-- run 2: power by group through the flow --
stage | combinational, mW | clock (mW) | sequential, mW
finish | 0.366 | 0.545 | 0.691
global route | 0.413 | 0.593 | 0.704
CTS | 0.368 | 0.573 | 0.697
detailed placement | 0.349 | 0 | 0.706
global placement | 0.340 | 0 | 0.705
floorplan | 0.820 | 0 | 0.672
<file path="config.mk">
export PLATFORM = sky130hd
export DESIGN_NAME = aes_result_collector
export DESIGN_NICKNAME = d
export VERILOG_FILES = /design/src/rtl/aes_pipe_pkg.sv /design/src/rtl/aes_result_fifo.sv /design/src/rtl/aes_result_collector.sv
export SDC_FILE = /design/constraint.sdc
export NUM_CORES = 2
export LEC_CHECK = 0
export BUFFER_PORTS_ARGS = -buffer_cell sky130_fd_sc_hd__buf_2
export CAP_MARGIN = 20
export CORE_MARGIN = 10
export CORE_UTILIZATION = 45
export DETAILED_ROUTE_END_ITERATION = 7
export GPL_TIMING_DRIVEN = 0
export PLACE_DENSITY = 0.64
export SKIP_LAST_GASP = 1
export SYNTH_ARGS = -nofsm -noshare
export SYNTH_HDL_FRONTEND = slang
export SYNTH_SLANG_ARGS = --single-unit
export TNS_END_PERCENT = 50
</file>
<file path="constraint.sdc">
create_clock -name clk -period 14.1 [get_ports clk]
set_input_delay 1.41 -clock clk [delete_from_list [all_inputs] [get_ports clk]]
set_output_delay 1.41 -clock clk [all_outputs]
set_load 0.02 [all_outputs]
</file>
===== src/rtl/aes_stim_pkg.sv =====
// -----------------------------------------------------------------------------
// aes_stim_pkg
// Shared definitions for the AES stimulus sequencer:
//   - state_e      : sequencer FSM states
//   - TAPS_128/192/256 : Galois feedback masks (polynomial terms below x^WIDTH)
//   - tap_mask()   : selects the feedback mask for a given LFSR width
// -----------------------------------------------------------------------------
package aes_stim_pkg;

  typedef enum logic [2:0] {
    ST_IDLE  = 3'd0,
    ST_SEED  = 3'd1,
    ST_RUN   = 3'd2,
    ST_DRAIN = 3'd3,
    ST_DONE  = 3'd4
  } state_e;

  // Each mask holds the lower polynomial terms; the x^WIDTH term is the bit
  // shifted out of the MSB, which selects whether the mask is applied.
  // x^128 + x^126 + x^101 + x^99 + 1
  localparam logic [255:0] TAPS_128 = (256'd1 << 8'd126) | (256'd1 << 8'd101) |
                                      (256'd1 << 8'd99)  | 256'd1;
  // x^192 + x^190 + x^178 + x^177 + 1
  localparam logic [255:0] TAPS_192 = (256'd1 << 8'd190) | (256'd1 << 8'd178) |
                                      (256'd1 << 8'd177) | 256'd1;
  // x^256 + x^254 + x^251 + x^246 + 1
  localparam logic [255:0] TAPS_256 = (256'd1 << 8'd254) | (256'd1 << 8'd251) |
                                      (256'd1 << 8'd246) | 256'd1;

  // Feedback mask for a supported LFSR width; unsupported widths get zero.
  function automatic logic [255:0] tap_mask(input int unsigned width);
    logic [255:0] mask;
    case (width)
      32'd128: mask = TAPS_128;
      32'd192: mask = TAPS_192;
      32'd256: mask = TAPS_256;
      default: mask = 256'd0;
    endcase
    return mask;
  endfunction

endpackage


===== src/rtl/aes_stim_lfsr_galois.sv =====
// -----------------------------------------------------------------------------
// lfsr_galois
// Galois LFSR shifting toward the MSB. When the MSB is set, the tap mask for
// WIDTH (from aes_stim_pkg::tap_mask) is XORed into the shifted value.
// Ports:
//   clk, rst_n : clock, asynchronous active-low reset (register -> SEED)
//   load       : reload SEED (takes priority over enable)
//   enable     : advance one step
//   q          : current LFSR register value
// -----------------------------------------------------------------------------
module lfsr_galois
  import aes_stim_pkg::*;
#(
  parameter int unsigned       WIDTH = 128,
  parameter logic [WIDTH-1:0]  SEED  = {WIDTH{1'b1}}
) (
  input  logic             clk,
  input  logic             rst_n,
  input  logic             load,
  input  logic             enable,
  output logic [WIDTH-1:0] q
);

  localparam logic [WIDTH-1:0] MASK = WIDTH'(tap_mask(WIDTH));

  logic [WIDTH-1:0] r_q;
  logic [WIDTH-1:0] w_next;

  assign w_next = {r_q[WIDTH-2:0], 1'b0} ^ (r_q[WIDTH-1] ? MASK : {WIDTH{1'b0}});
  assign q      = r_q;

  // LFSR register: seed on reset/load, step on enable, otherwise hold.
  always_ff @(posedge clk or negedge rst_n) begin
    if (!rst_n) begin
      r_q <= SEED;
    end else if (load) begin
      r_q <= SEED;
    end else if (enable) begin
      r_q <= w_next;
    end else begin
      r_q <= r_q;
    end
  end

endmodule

------------------------------------------------------------------------

:: WORK ORDER ::
Write the material above out in full, exactly as it reads.

:: EXERCISE SOLUTION ::
-- run 2: power by group through the flow --
stage | combinational, mW | clock (mW) | sequential, mW
finish | 0.366 | 0.545 | 0.691
global route | 0.413 | 0.593 | 0.704
CTS | 0.368 | 0.573 | 0.697
detailed placement | 0.349 | 0 | 0.706
global placement | 0.340 | 0 | 0.705
floorplan | 0.820 | 0 | 0.672
<file path="config.mk">
export PLATFORM = sky130hd
export DESIGN_NAME = aes_result_collector
export DESIGN_NICKNAME = d
export VERILOG_FILES = /design/src/rtl/aes_pipe_pkg.sv /design/src/rtl/aes_result_fifo.sv /design/src/rtl/aes_result_collector.sv
export SDC_FILE = /design/constraint.sdc
export NUM_CORES = 2
export LEC_CHECK = 0
export BUFFER_PORTS_ARGS = -buffer_cell sky130_fd_sc_hd__buf_2
export CAP_MARGIN = 20
export CORE_MARGIN = 10
export CORE_UTILIZATION = 45
export DETAILED_ROUTE_END_ITERATION = 7
export GPL_TIMING_DRIVEN = 0
export PLACE_DENSITY = 0.64
export SKIP_LAST_GASP = 1
export SYNTH_ARGS = -nofsm -noshare
export SYNTH_HDL_FRONTEND = slang
export SYNTH_SLANG_ARGS = --single-unit
export TNS_END_PERCENT = 50
</file>
<file path="constraint.sdc">
create_clock -name clk -period 14.1 [get_ports clk]
set_input_delay 1.41 -clock clk [delete_from_list [all_inputs] [get_ports clk]]
set_output_delay 1.41 -clock clk [all_outputs]
set_load 0.02 [all_outputs]
</file>
===== src/rtl/aes_stim_pkg.sv =====
// -----------------------------------------------------------------------------
// aes_stim_pkg
// Shared definitions for the AES stimulus sequencer:
//   - state_e      : sequencer FSM states
//   - TAPS_128/192/256 : Galois feedback masks (polynomial terms below x^WIDTH)
//   - tap_mask()   : selects the feedback mask for a given LFSR width
// -----------------------------------------------------------------------------
package aes_stim_pkg;

  typedef enum logic [2:0] {
    ST_IDLE  = 3'd0,
    ST_SEED  = 3'd1,
    ST_RUN   = 3'd2,
    ST_DRAIN = 3'd3,
    ST_DONE  = 3'd4
  } state_e;

  // Each mask holds the lower polynomial terms; the x^WIDTH term is the bit
  // shifted out of the MSB, which selects whether the mask is applied.
  // x^128 + x^126 + x^101 + x^99 + 1
  localparam logic [255:0] TAPS_128 = (256'd1 << 8'd126) | (256'd1 << 8'd101) |
                                      (256'd1 << 8'd99)  | 256'd1;
  // x^192 + x^190 + x^178 + x^177 + 1
  localparam logic [255:0] TAPS_192 = (256'd1 << 8'd190) | (256'd1 << 8'd178) |
                                      (256'd1 << 8'd177) | 256'd1;
  // x^256 + x^254 + x^251 + x^246 + 1
  localparam logic [255:0] TAPS_256 = (256'd1 << 8'd254) | (256'd1 << 8'd251) |
                                      (256'd1 << 8'd246) | 256'd1;

  // Feedback mask for a supported LFSR width; unsupported widths get zero.
  function automatic logic [255:0] tap_mask(input int unsigned width);
    logic [255:0] mask;
    case (width)
      32'd128: mask = TAPS_128;
      32'd192: mask = TAPS_192;
      32'd256: mask = TAPS_256;
      default: mask = 256'd0;
    endcase
    return mask;
  endfunction

endpackage


===== src/rtl/aes_stim_lfsr_galois.sv =====
// -----------------------------------------------------------------------------
// lfsr_galois
// Galois LFSR shifting toward the MSB. When the MSB is set, the tap mask for
// WIDTH (from aes_stim_pkg::tap_mask) is XORed into the shifted value.
// Ports:
//   clk, rst_n : clock, asynchronous active-low reset (register -> SEED)
//   load       : reload SEED (takes priority over enable)
//   enable     : advance one step
//   q          : current LFSR register value
// -----------------------------------------------------------------------------
module lfsr_galois
  import aes_stim_pkg::*;
#(
  parameter int unsigned       WIDTH = 128,
  parameter logic [WIDTH-1:0]  SEED  = {WIDTH{1'b1}}
) (
  input  logic             clk,
  input  logic             rst_n,
  input  logic             load,
  input  logic             enable,
  output logic [WIDTH-1:0] q
);

  localparam logic [WIDTH-1:0] MASK = WIDTH'(tap_mask(WIDTH));

  logic [WIDTH-1:0] r_q;
  logic [WIDTH-1:0] w_next;

  assign w_next = {r_q[WIDTH-2:0], 1'b0} ^ (r_q[WIDTH-1] ? MASK : {WIDTH{1'b0}});
  assign q      = r_q;

  // LFSR register: seed on reset/load, step on enable, otherwise hold.
  always_ff @(posedge clk or negedge rst_n) begin
    if (!rst_n) begin
      r_q <= SEED;
    end else if (load) begin
      r_q <= SEED;
    end else if (enable) begin
      r_q <= w_next;
    end else begin
      r_q <= r_q;
    end
  end

endmodule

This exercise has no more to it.